Broad-Band Fluorescence Enhancement of QDs Captured in the Hotspot of DNA Origami Nanonantennas

The integration of the DNA origami technique with plasmonic nanostructures has led to the development of optical antennas capable of significantly enhancing the excitation and emission rates of proximal fluorophores by offering precise control over their spatial positioning. However, despite these advancements, conventional fluorophores still face challenges due to their susceptibility to photobleaching. This limitation highlights the need for more stable alternatives. Quantum dots (QDs), also known as "artificial atoms", emerge as a promising candidate, offering an array of distinctive size-dependent spectral qualities, encompassing broad absorption ranges, tight emission bands, adjustable fluorescence, and better photostability.

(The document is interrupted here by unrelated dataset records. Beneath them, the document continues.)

File: src/rtl/pm_ctl_reg.sv
module pm_ctl_reg
  import pm_evt_pkg::*;
(
  input  logic             clk,
  input  logic             rst_n,
  input  logic             wr_ctl,
  input  logic [REG_W-1:0] wdata,
  input  logic             apm_vld,
  input  logic [7:0]       apm_cmd,
  output logic [REG_W-1:0] ctl_q
);
  logic [REG_W-1:0] ctl_d;
  logic [REG_W-1:0] keep_mask;

  always_comb begin
    keep_mask = '1;
    keep_mask[B_SLP_GO] = 1'b0;
    ctl_d = wr_ctl ? (wdata & keep_mask) : ctl_q;
    if (apm_vld && apm_cmd == APM_SCI_ON) begin
      ctl_d[B_SCI_ON] = 1'b1;
    end else if (apm_vld && apm_cmd == APM_SCI_OFF) begin
      ctl_d[B_SCI_ON] = 1'b0;
    end
  end

  always_ff @(posedge clk or negedge rst_n) begin
    if (!rst_n) begin
      ctl_q <= '0;
    end else begin
      ctl_q <= ctl_d;
    end
  end
endmodule

File: src/rtl/pm_sleep_decode.sv
module pm_sleep_decode
  import pm_evt_pkg::*;
(
  input  logic     clk,
  input  logic     rst_n,
  input  logic     go,
  input  slp_typ_e typ,
  output logic     fake_resume,
  output logic     shutdown_req,
  output logic     reset_req
);
  logic go_off;

  assign go_off      = go && (typ == SLP_POWER_OFF);
  assign fake_resume = go && (typ == SLP_FAKE_RESUME);

  always_ff @(posedge clk or negedge rst_n) begin
    if (!rst_n) begin
      shutdown_req <= 1'b0;
      reset_req    <= 1'b0;
    end else begin
      shutdown_req <= go_off;
      reset_req    <= fake_resume;
    end
  end
endmodule
### src/rtl/lat_pkg.sv
package lat_pkg;
  // number of bypassable holding stages between capture and output
  parameter int unsigned NPIPE  = 2;
  localparam int unsigned LAT_MAX = NPIPE + 1;
  localparam int unsigned LAT_W   = $clog2(LAT_MAX + 1);
  localparam int unsigned CODE_W  = 4;

  // codes are latency in half-cycle units; only whole cycles map to stages
  function automatic logic code_legal(input logic [CODE_W-1:0] code);
    return (code[0] == 1'b0) && (code >= CODE_W'(2)) &&
           (32'(code) <= 2 * LAT_MAX);
  endfunction

  function automatic logic [LAT_W-1:0] code_to_lat(input logic [CODE_W-1:0] code);
    return LAT_W'(code >> 1);
  endfunction
endpackage

### src/rtl/lat_stage.sv
module lat_stage #(
  parameter int unsigned DW = 16
) (
  input  logic          clk,
  input  logic          rst_n,
  input  logic          en,
  input  logic          in_vld,
  input  logic [DW-1:0] in_data,
  output logic          q_vld,
  output logic [DW-1:0] q_data
);
  // a disabled (bypassed) stage holds nothing
  always_ff @(posedge clk) begin
    if (!rst_n) begin
      q_vld  <= 1'b0;
      q_data <= '0;
    end else if (en && in_vld) begin
      q_vld  <= 1'b1;
      q_data <= in_data;
    end else begin
      q_vld  <= 1'b0;
      q_data <= '0;
    end
  end
endmodule

### src/rtl/lat_cfg.sv
module lat_cfg
  import lat_pkg::*;
(
  input  logic              clk,
  input  logic              rst_n,
  input  logic              mrs_vld,
  input  logic [CODE_W-1:0] mrs_code,
  input  logic              idle,
  output logic [LAT_W-1:0]  act_lat,
  output logic              lat_err
);
  logic             ok;
  logic             take;
  logic             pend_vld;
  logic [LAT_W-1:0] pend_lat;

  assign ok   = code_legal(mrs_code);
  assign take = mrs_vld && ok;

  always_ff @(posedge clk) begin
    if (!rst_n) begin
      act_lat  <= LAT_W'(LAT_MAX);
      pend_vld <= 1'b0;
      pend_lat <= '0;
      lat_err  <= 1'b0;
    end else begin
      if (mrs_vld && !ok) lat_err <= 1'b1;
      if (take) begin
        if (idle) begin
          act_lat  <= code_to_lat(mrs_code);
          pend_vld <= 1'b0;
        end else begin
          pend_lat <= code_to_lat(mrs_code);
          pend_vld <= 1'b1;
        end
      end else if (pend_vld && idle) begin
        act_lat  <= pend_lat;
        pend_vld <= 1'b0;
      end
    end
  end


  err_sticky_chk: assert property (@(posedge clk) disable iff (!rst_n)
    lat_err |=> lat_err);

  bad_code_keeps_lat_chk: assert property (@(posedge clk) disable iff (!rst_n)
    (mrs_vld && !ok && !pend_vld) |=> $stable(act_lat));

  busy_keeps_lat_chk: assert property (@(posedge clk) disable iff (!rst_n)
    !idle |=> $stable(act_lat));
endmodule

### src/rtl/lat_pipe.sv
module lat_pipe
  import lat_pkg::*;
#(
  parameter int unsigned DW = 16
) (
  input  logic              clk,
  input  logic              rst_n,
  input  logic              rd_vld,
  input  logic [DW-1:0]     rd_data,
  input  logic              mrs_vld,
  input  logic [CODE_W-1:0] mrs_code,
  output logic              dout_vld,
  output logic [DW-1:0]     dout,
  output logic              lat_err
);
  logic [LAT_W-1:0] act_lat;
  logic             s_vld [0:NPIPE];
  logic [DW-1:0]    s_dat [0:NPIPE];
  logic             idle;
  logic             sel_vld;
  logic [DW-1:0]    sel_dat;

  // capture stage: always in the path
  lat_stage #(.DW(DW)) u_cap (
    .clk(clk), .rst_n(rst_n), .en(1'b1),
    .in_vld(rd_vld), .in_data(rd_data),
    .q_vld(s_vld[0]), .q_data(s_dat[0])
  );

  // holding stage i is in the path when latency exceeds i
  for (genvar i = 1; i <= NPIPE; i++) begin : g_hold
    logic use_stg;
    assign use_stg = (32'(act_lat) > i);
    lat_stage #(.DW(DW)) u_hold (
      .clk(clk), .rst_n(rst_n), .en(use_stg),
      .in_vld(s_vld[i-1]), .in_data(s_dat[i-1]),
      .q_vld(s_vld[i]), .q_data(s_dat[i])
    );
  end

  always_comb begin
    idle = 1'b1;
    for (int k = 0; k <= NPIPE; k++) if (s_vld[k]) idle = 1'b0;
  end

  // bypass selection: output taps the last stage in the path
  always_comb begin
    sel_vld = 1'b0;
    sel_dat = '0;
    for (int k = 0; k <= NPIPE; k++) begin
      if (32'(act_lat) == k + 1) begin
        sel_vld = s_vld[k];
        sel_dat = s_dat[k];
      end
    end
  end

  always_ff @(posedge clk) begin
    if (!rst_n) begin
      dout_vld <= 1'b0;
      dout     <= '0;
    end else begin
      dout_vld <= sel_vld;
      dout     <= sel_vld ? sel_dat : '0;
    end
  end

  lat_cfg u_cfg (
    .clk(clk), .rst_n(rst_n),
    .mrs_vld(mrs_vld), .mrs_code(mrs_code),
    .idle(idle), .act_lat(act_lat), .lat_err(lat_err)
  );


  lat1_timing_chk: assert property (@(posedge clk) disable iff (!rst_n)
    (s_vld[0] && act_lat == LAT_W'(1)) |=> dout_vld);

  lat2_timing_chk: assert property (@(posedge clk) disable iff (!rst_n)
    (s_vld[0] && act_lat == LAT_W'(2)) |=> ##1 dout_vld);

  lat3_timing_chk: assert property (@(posedge clk) disable iff (!rst_n)
    (s_vld[0] && act_lat == LAT_W'(3)) |=> ##2 dout_vld);

  idle_zero_chk: assert property (@(posedge clk) disable iff (!rst_n)
    !dout_vld |-> (dout == '0));
endmodule

### config.mk
export PLATFORM = sky130hd
export DESIGN_NAME = lat_pipe
export DESIGN_NICKNAME = d
export VERILOG_FILES = /design/src/rtl/lat_pkg.sv /design/src/rtl/lat_stage.sv /design/src/rtl/lat_cfg.sv /design/src/rtl/lat_pipe.sv
export SDC_FILE = /design/constraint.sdc
export NUM_CORES = 1
export LEC_CHECK = 0
export BUFFER_PORTS_ARGS = -buffer_cell sky130_fd_sc_hd__buf_2
export CAP_MARGIN = 20
export CORE_UTILIZATION = 58
export CTS_CLUSTER_DIAMETER = 200
export CTS_CLUSTER_SIZE = 30
export DETAILED_ROUTE_END_ITERATION = 6
export HOLD_SLACK_MARGIN = 0.02
export PLACE_DENSITY = 0.82
export SYNTH_ARGS = -nofsm -noshare
export SYNTH_HDL_FRONTEND = slang
export SYNTH_SLANG_ARGS = --single-unit
### constraint.sdc
create_clock -name clk -period 3.95 [get_ports clk]
set_input_delay 0.79 -clock clk [delete_from_list [all_inputs] [get_ports clk]]
set_output_delay 0.79 -clock clk [all_outputs]
set_load 0.1 [all_outputs]
==> results.yml <==
logic_synthesis:
  syn-mean-instance-area_um2: 11.5
  synth-main-ff-cell: "sky130_fd_sc_hd__dfxtp_1"
  synth_top_area_cell: "sky130_fd_sc_hd__dfxtp_1"
  synth-edff-count: 0
  synth_fp_nets: 242
  synth_area_um2: 2500
  synth_top_area_cells: "sky130_fd_sc_hd__dfxtp_1 59%, sky130_fd_sc_hd__and2_1 8.3%, sky130_fd_sc_hd__mux2_2 7.2%, sky130_fd_sc_hd__a22oi_1 4.8%, sky130_fd_sc_hd__and3_1 4.3%"
  number_of_distinct_library_cells_after_synthesis: 31
  post-synth-top-count-cell: "sky130_fd_sc_hd__dfxtp_1"
  synthArstFlopShare_pct: 0
  netlist.area_leader.share_pct: 59.3
  ys_warn_count: 0
  yosysSeqAreaShare_pct: 59.3
  ys_top_cells_by_count: "74 x sky130_fd_sc_hd__dfxtp_1, 33 x sky130_fd_sc_hd__and2_1, 18 x sky130_fd_sc_hd__nor3_1"
  synthCells: 218
  yosys_register_bits: 74
clock_tree:
  clkTransAtPathRegs_ps: 70
  post_cts_resize_count: 0
  cts_max_level: 3
  cts.hold.buffers_added: 0
  clock_sinks: 74
  cts_inserted_buffers: 9
  clock_latency_ps: 340
  cts_tree: "done"
  cts_setup_buffers: 0
  cts-root-buf: "sky130_fd_sc_hd__clkbuf_8"
  clockBufferDepth: 2
floorplanning:
  die_h_um: 67.6
  initial_core_util_pct: 61.5
  placementRows: 23
  io-pin-count: 42
  die_width_um: 67.6
  core_footprint_um2: 4060
  die_area_um2: 4570
timing:
  slew_at_the_pin_closest_to_its_max_slew_limit_ps: 875
  slew-limit-headroom_pct: 41.6
  setup_violations: 0
  clock_skew_ps: 8.02
  post-route-period-util_pct: 51.4
  rsz0062_at_grt: "no"
  timing.fmax_mhz: 493
  setup_total_negative_slack_ps: 0
  finalHoldViolations: 0
  min_clock_period_post_route_ps: 2030
  count_of_pins_over_their_slew_limit: 0
  setup_ws_ps: 1920
detailed_routing:
  via_count: 1648
  drc: 0
  route.antenna.remaining_nets: 0
  drt_first_iter_violations: 116
  detail_route.first_pass.iterations: 4
  drt-wirelength-per-cell_um: 14.0
  vias_per_cell: 5.32
  detail_route.wirelength_um: 4350
global_routing:
  globalRoute.totalOverflow: 0
  grt.total_usage_pct: 22.7
  grt_pass1_vias: 1575
  pin_count_of_the_biggest_net_entering_global_routing: 26
  grt_first_pass_wirelength_um: 7270
  number_of_antenna_violations_at_the_first_check_in_global_routing: 0
worst_setup_path:
  arrival_time_worst_endpoint_ps: 2280
  cp-end-kind: "register"
  cp_data_required_time_ps: 4200
  worstSetupStartpointType: "register"
  worst-r2r-setup-slack_ps: 1920
  worstPathMaxFanout: 21
  timing_worst_setup_path_type: "register to register"
job:
  drv_cap: 0
placement:
  place_ws_ps: 1830
  dpl.cell_count: 294
  gpl.final_weighted_congestion: 0.730
  post_dp_cell_area_um2: 2680
  numPortBuffers: 41
  detailed_place_hpwl_um: 2810
finish:
  synthToLayoutAreaGrowth_pct: 14.1
  final_cell_area_um2: 2850
  finish.net_count: 279
  layout.core_utilization_pct: 70.2
  final_cell_count_no_fill: 310
  drive_above_1_share_pct: 28.1
  insertedDiodeCount: 0
worst_hold_path:
  hold_class: "register to register"
power:
  power.leakage_nw: 1.30
  worst_vdd_ir_uv: 281
  powerDensity_nw_per_um2: 467
status:
  run_status: "completed"
## layer usage
layer	global-route usage [%]	wire length, um	share of wire (%)
met1	27.2	1910	44
met2	36.3	2170	50
met3	5.57	162	3.7
met4	14.4	104	2.4
met5	0	0	0
## critical path, cell delays in order, from the launching register on
cell and delay [ps]:
sky130_fd_sc_hd__dfxtp_1 900, sky130_fd_sc_hd__nor2b_1 340, sky130_fd_sc_hd__buf_4 270, sky130_fd_sc_hd__a22oi_4 160, sky130_fd_sc_hd__nor3_1 270
## flip-flops by register name, indices dropped and copies added, names as in the netlist
name and flops:
u_cap.q_data 16, dout_vld 1, g_hold.u_hold.q_data 32, u_cap.q_vld 1, g_hold.u_hold.q_vld 2, dout 16
u_cfg.pend_vld 1, u_cfg.act_lat 2, u_cfg.pend_lat 2, u_cfg.lat_err 1
## cells by family (layout without fill, tap and decap cells)
group / Yosys count / in the layout / share of synthesized area, %
and+or+nand+nor: 83 / 83 / 20.1
DFF: 74 / 74 / 59.3
muxes: 19 / 19 / 8.62
AOI/OAI and AO/OA: 25 / 25 / 8.27
buffers and inverters: 17 / 59 / 3.71
## placed cells by master, fill, tap and decap left out, drive strengths merged
cell type and count:
a21boi 1, a21oi 1, a221oi 2, a22oi 17, and2 33, and3 17
and3b 2, and4 1, buf 42, clkbuf 14, clkinv 1, clkinvlp 1
dfxtp 74, inv 1, mux2 17, mux2i 2, nand2 2, nand4bb 1
nor2 4, nor2b 1, nor3 18, nor3b 1, o211a 1, o21a 1
o2bb2ai 2, or2 1, or3 1, or4bb 1
## metrics by stage
step | power, W | hold WS, ps
after floorplan | 0.000831 | 426
after global placement | 0.000850 | 436
after detailed placement | 0.000851 | 438
after CTS | 0.00134 | 457
after global routing | 0.00139 | 472
final | 0.00133 | 454
## report_power, final
| part | internal (W) | total [W] | switching [W] |
|---|---|---|---|
| Clock | 0.000245 | 0.000495 | 0.000249 |
| Combinational | 0.0000261 | 0.0000640 | 0.0000379 |
| Sequential | 0.000758 | 0.000771 | 0.0000123 |
| Total | 0.00103 | 0.00133 | 0.000300 |
## cell type report
cell class	count	area, um^2
Timing Repair Buffer	42	213
Clock buffer	14	153
Clock inverter	2	12.5
Fill cell	314	1210
Tap cell	50	62.6
Sequential cell	74	1480
Multi-Input combinational cell	127	922
Inverter	1	3.75
## final timing paths
path / from / end / cells after the start
worst max-delay path: u_cfg.act_lat[1]$_SDFFE_PN1P_ / dout[6]$_SDFF_PN0_ / 4
worst min-delay path: g_hold[1].u_hold.q_data[2]$_SDFF_PN0_ / g_hold[2].u_hold.q_data[2]$_SDFF_PN0_ / 1
worst max register to register: u_cfg.act_lat[1]$_SDFFE_PN1P_ / dout[6]$_SDFF_PN0_ / 4
worst min register to register: g_hold[1].u_hold.q_data[2]$_SDFF_PN0_ / g_hold[2].u_hold.q_data[2]$_SDFF_PN0_ / 1
Power figures use the tool's default switching activity.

The pivotal challenge is ensuring the QDs' precise placement within plasmonic hotspots to unlock maximal signal enhancement. To tackle this, we used DNA origami-based NanoAntennas with Cleared HOtSpots (NACHOS) to successfully incorporate divalent DNA-tagged QDs of different sizes within the hotspot of two 100 nm silver nanoparticles. Known for their broad-band optical properties, silver nanoparticles enabled fluorescence enhancement for three spectrally different QDs, with more than 100-fold enhancement for the smallest QDs, alongside a reduction in their fluorescence lifetime. This integration deepens our understanding of nanoscale interactions and charts a path for the development of advanced plasmonic devices, establishing a robust framework for tailored bioassays.